I participated in a lively Twitter chat earlier this week where Bloom’s Taxonomy and more current Digital Taxonomies were the topic of discussion. Digital taxonomies are simply visuals of Bloom’s Taxonomy that try to label different technologies as connected to a particular part of Bloom’s Taxonomy. I already wrote about the problems I see with digital taxonomies, but I want to further illustrate my point with a simple example/question.
Where does typing a word fit on Bloom’s Taxonomy? For easy reference, I’ve included a visual of Bloom’s in this post. My answer is that it might be any part of Bloom’s Taxonomy, depending upon what is happening inside the mind of the person typing it.
Remembering – A student heard a word the other day and was trying to recall it. She suddenly remembered it and typed it in Google Docs, on Twitter, in a Facebook post, in a very short (as in one word) blog post, or in a text chat amid a Google Hangout. Note that she might have typed the word in any number of technologies, but it was still just remembering.
Understand/Comprehend – A student is on a field trip at the art museum and decided to type one-word explanations of what she saw in each exhibit. She classified what she saw based upon knowledge she recently gained about different art periods. Again, regardless of where she types it, this is understanding.

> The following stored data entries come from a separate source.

`src/rtl/muldiv_sched_pkg.sv`:
```
// Shared encodings and state types for the mul/div scheduler.
package muldiv_sched_pkg;

    localparam int MUL_LAT = 2;

    localparam logic [2:0] MD_MUL   = 3'd0;
    localparam logic [2:0] MD_MULH  = 3'd1;
    localparam logic [2:0] MD_MULHU = 3'd2;
    localparam logic [2:0] MD_DIV   = 3'd3;
    localparam logic [2:0] MD_MOD   = 3'd4;
    localparam logic [2:0] MD_DIVU  = 3'd5;
    localparam logic [2:0] MD_MODU  = 3'd6;

    typedef enum logic [1:0] {P_FREE, P_WAIT, P_HAVE} port_state_t;
    typedef enum logic [1:0] {D_IDLE, D_START, D_BUSY, D_DRAIN} div_state_t;
    typedef enum logic {M_IDLE, M_EXEC} mul_state_t;

    function automatic logic is_mul_op(input logic [2:0] op);
        return op <= MD_MULHU;
    endfunction

    function automatic logic is_div_op(input logic [2:0] op);
        return (op >= MD_DIV) && (op <= MD_MODU);
    endfunction

endpackage

```
`src/rtl/muldiv_sched_rr_arb2.sv`:
```
// Two-requester round-robin arbiter; pointer moves past the winner on advance.
module rr_arb2 (
    input  logic       clk,
    input  logic       rst,
    input  logic [1:0] req,
    input  logic       advance,
    output logic [1:0] grant
);

    logic ptr_reg;

    always_comb begin
        grant = req;
        if (req == 2'b11)
            grant = ptr_reg ? 2'b10 : 2'b01;
    end

    always_ff @(posedge clk or posedge rst) begin
        if (rst)
            ptr_reg <= 1'b0;
        else if (advance)
            ptr_reg <= grant[0];
    end

endmodule

```
`src/rtl/muldiv_sched.sv`:
```
// Arbitrates two issue pipes onto one 2-cycle multiplier and one iterative divider.
module muldiv_sched
    import muldiv_sched_pkg::*;
#(
    parameter int NPORT = 2,
    parameter int OPW   = 3
) (
    input  logic                        clk,
    input  logic                        rst,
    input  logic [NPORT-1:0]            req_valid,
    output logic [NPORT-1:0]            req_ready,
    input  logic [NPORT-1:0][OPW-1:0]   req_op,
    input  logic [NPORT-1:0][31:0]      req_src1,
    input  logic [NPORT-1:0][31:0]      req_src2,
    input  logic [NPORT-1:0]            flush,
    output logic [NPORT-1:0]            resp_valid,
    input  logic [NPORT-1:0]            resp_ready,
    output logic [NPORT-1:0][31:0]      resp_result,
    output logic [31:0]                 mul_op1,
    output logic [31:0]                 mul_op2,
    output logic                        mul_sign,
    input  logic [63:0]                 mul_out,
    output logic                        div_en,
    output logic                        div_sign,
    output logic [31:0]                 div_op1,
    output logic [31:0]                 div_op2,
    input  logic                        div_ready,
    input  logic                        div_complete,
    input  logic [31:0]                 div_rem,
    input  logic [31:0]                 div_quo
);

    port_state_t              pstate_reg [NPORT];
    logic [NPORT-1:0]         zpend_reg;
    logic [NPORT-1:0][31:0]   result_reg;

    mul_state_t  m_state_reg, m_state_next;
    logic [1:0]  m_cnt_reg;
    logic [31:0] m_a_reg, m_b_reg;
    logic [2:0]  m_op_reg;
    logic        m_sign_reg, m_port_reg, m_live_reg;

    div_state_t  d_state_reg, d_state_next;
    logic [31:0] d_a_reg, d_b_reg;
    logic [2:0]  d_op_reg;
    logic        d_sign_reg, d_port_reg;

    logic [NPORT-1:0] mul_req, div_req, mul_grant, div_grant, mul_take, div_take, src_zero;
    logic             mul_avail, div_avail, mul_last, mul_cap, div_cap, mul_sel, div_sel;
    logic [31:0]      mul_res, div_res;

    assign mul_last  = (m_state_reg == M_EXEC) && (m_cnt_reg == 2'(MUL_LAT - 1));
    assign mul_avail = (m_state_reg == M_IDLE) || mul_last;
    assign div_avail = (d_state_reg == D_IDLE) && div_ready;

    genvar gi;
    generate
        for (gi = 0; gi < NPORT; gi++) begin : g_port
            assign mul_req[gi]     = req_valid[gi] && (pstate_reg[gi] == P_FREE) &&
                                     is_mul_op(req_op[gi]) && mul_avail;
            assign div_req[gi]     = req_valid[gi] && (pstate_reg[gi] == P_FREE) &&
                                     is_div_op(req_op[gi]) && div_avail;
            assign src_zero[gi]    = (req_src1[gi] == '0) || (req_src2[gi] == '0);
            assign resp_valid[gi]  = (pstate_reg[gi] == P_HAVE);
            assign resp_result[gi] = result_reg[gi];
        end
    endgenerate

    rr_arb2 u_mul_arb (.clk(clk), .rst(rst), .req(mul_req), .advance(|mul_take), .grant(mul_grant));
    rr_arb2 u_div_arb (.clk(clk), .rst(rst), .req(div_req), .advance(|div_take), .grant(div_grant));

    // A flush in the grant cycle cancels the grant before it reaches the arbiter pointer.
    assign mul_take  = mul_grant & ~flush;
    assign div_take  = div_grant & ~flush;
    assign req_ready = mul_take | div_take;
    assign mul_sel   = mul_take[1];
    assign div_sel   = div_take[1];

    assign mul_op1  = (m_state_reg == M_EXEC) ? m_a_reg : '0;
    assign mul_op2  = (m_state_reg == M_EXEC) ? m_b_reg : '0;
    assign mul_sign = (m_state_reg == M_EXEC) && m_sign_reg;
    assign mul_cap  = mul_last && m_live_reg && !flush[m_port_reg];
    assign mul_res  = (m_op_reg == MD_MUL) ? mul_out[31:0] : mul_out[63:32];

    always_comb begin
        m_state_next = m_state_reg;
        case (m_state_reg)
            M_IDLE:  if (|mul_take) m_state_next = M_EXEC;
            M_EXEC:  if (mul_last && !(|mul_take)) m_state_next = M_IDLE;
            default: m_state_next = M_IDLE;
        endcase
    end

    always_ff @(posedge clk or posedge rst) begin
        if (rst) begin
            m_state_reg <= M_IDLE;
            m_cnt_reg   <= '0;
            m_a_reg     <= '0;
            m_b_reg     <= '0;
            m_op_reg    <= '0;
            m_sign_reg  <= 1'b0;
            m_port_reg  <= 1'b0;
            m_live_reg  <= 1'b0;
        end else begin
            m_state_reg <= m_state_next;
            if (|mul_take) begin
                m_cnt_reg  <= '0;
                m_a_reg    <= req_src1[mul_sel];
                m_b_reg    <= req_src2[mul_sel];
                m_op_reg   <= req_op[mul_sel];
                m_sign_reg <= (req_op[mul_sel] != MD_MULHU);
                m_port_reg <= mul_sel;
                m_live_reg <= 1'b1;
            end else begin
                if (m_state_reg == M_EXEC)
                    m_cnt_reg <= m_cnt_reg + 2'd1;
                if (flush[m_port_reg])
                    m_live_reg <= 1'b0;
            end
        end
    end

    assign div_en   = (d_state_reg == D_START);
    assign div_op1  = d_a_reg;
    assign div_op2  = d_b_reg;
    assign div_sign = d_sign_reg;
    assign div_cap  = (d_state_reg == D_BUSY) && div_complete && !flush[d_port_reg];
    assign div_res  = ((d_op_reg == MD_DIV) || (d_op_reg == MD_DIVU)) ? div_quo : div_rem;

    // A flushed divide still owns the core until it reports completion.
    always_comb begin
        d_state_next = d_state_reg;
        case (d_state_reg)
            D_IDLE:  if ((|div_take) && !src_zero[div_sel]) d_state_next = D_START;
            D_START: d_state_next = flush[d_port_reg] ? D_DRAIN : D_BUSY;
            D_BUSY:  if (div_complete) d_state_next = D_IDLE;
                     else if (flush[d_port_reg]) d_state_next = D_DRAIN;
            D_DRAIN: if (div_complete) d_state_next = D_IDLE;
            default: d_state_next = D_IDLE;
        endcase
    end

    always_ff @(posedge clk or posedge rst) begin
        if (rst) begin
            d_state_reg <= D_IDLE;
            d_a_reg     <= '0;
            d_b_reg     <= '0;
            d_op_reg    <= '0;
            d_sign_reg  <= 1'b0;
            d_port_reg  <= 1'b0;
        end else begin
            d_state_reg <= d_state_next;
            if ((|div_take) && !src_zero[div_sel]) begin
                d_a_reg    <= req_src1[div_sel];
                d_b_reg    <= req_src2[div_sel];
                d_op_reg   <= req_op[div_sel];
                d_sign_reg <= (req_op[div_sel] == MD_DIV) || (req_op[div_sel] == MD_MOD);
                d_port_reg <= div_sel;
            end
        end
    end

    always_ff @(posedge clk or posedge rst) begin
        if (rst) begin
            for (int p = 0; p < NPORT; p++) begin
                pstate_reg[p] <= P_FREE;
                zpend_reg[p]  <= 1'b0;
                result_reg[p] <= '0;
            end
        end else begin
            for (int p = 0; p < NPORT; p++) begin
                zpend_reg[p] <= 1'b0;
                case (pstate_reg[p])
                    P_FREE: if (req_ready[p]) begin
                        pstate_reg[p] <= P_WAIT;
                        zpend_reg[p]  <= div_take[p] && src_zero[p];
                    end
                    P_WAIT: if (flush[p]) begin
                        pstate_reg[p] <= P_FREE;
                    end else if (zpend_reg[p]) begin
                        pstate_reg[p] <= P_HAVE;
                        result_reg[p] <= '0;
                    end else if (mul_cap && (m_port_reg == 1'(p))) begin
                        pstate_reg[p] <= P_HAVE;
                        result_reg[p] <= mul_res;
                    end else if (div_cap && (d_port_reg == 1'(p))) begin
                        pstate_reg[p] <= P_HAVE;
                        result_reg[p] <= div_res;
                    end
                    P_HAVE: if (flush[p] || resp_ready[p]) pstate_reg[p] <= P_FREE;
                    default: pstate_reg[p] <= P_FREE;
                endcase
            end
        end
    end

endmodule

```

Applying – The student is in a room full of art from different periods. After classifying the art by period, she devises a plan to organize the art by period in different parts of the room.
Analysis – A student learned about interior decorating and then toured an art museum with the charge of decorating an imaginary house with art. The student used her knowledge of decorating to write down the word of the room in which she thought a given piece of art might best fit.
Evaluation – A student recorded one-word critiques of art based upon her acquired knowledge in aesthetics, art history and other relevant disciplines.
Creation – A student designed unique, one-word statements to represent significant ideas or collections of ideas that are important to a given community.
You could argue that some of the activities I described might be better associated with a different part of Bloom’s Taxonomy. However, it is difficult to argue that the same activity, typing a single word (whether it be on Twitter, a blog, a Google Doc, or a traditional word processor) can only be described as functioning at one part of Bloom’s Taxonomy. Context matters and so does the thought process and nature of the cognitive activity.
This is why I struggle with the digital Bloom’s taxonomies. They essentially encourage teachers to function at the lower levels of Bloom’s Taxonomy. Designing technology-integrated learning experiences is a higher level cognitive function, not a simple menu selection of technologies that were sometimes seemingly arbitrarily placed in a certain part of Bloom’s Taxonomy.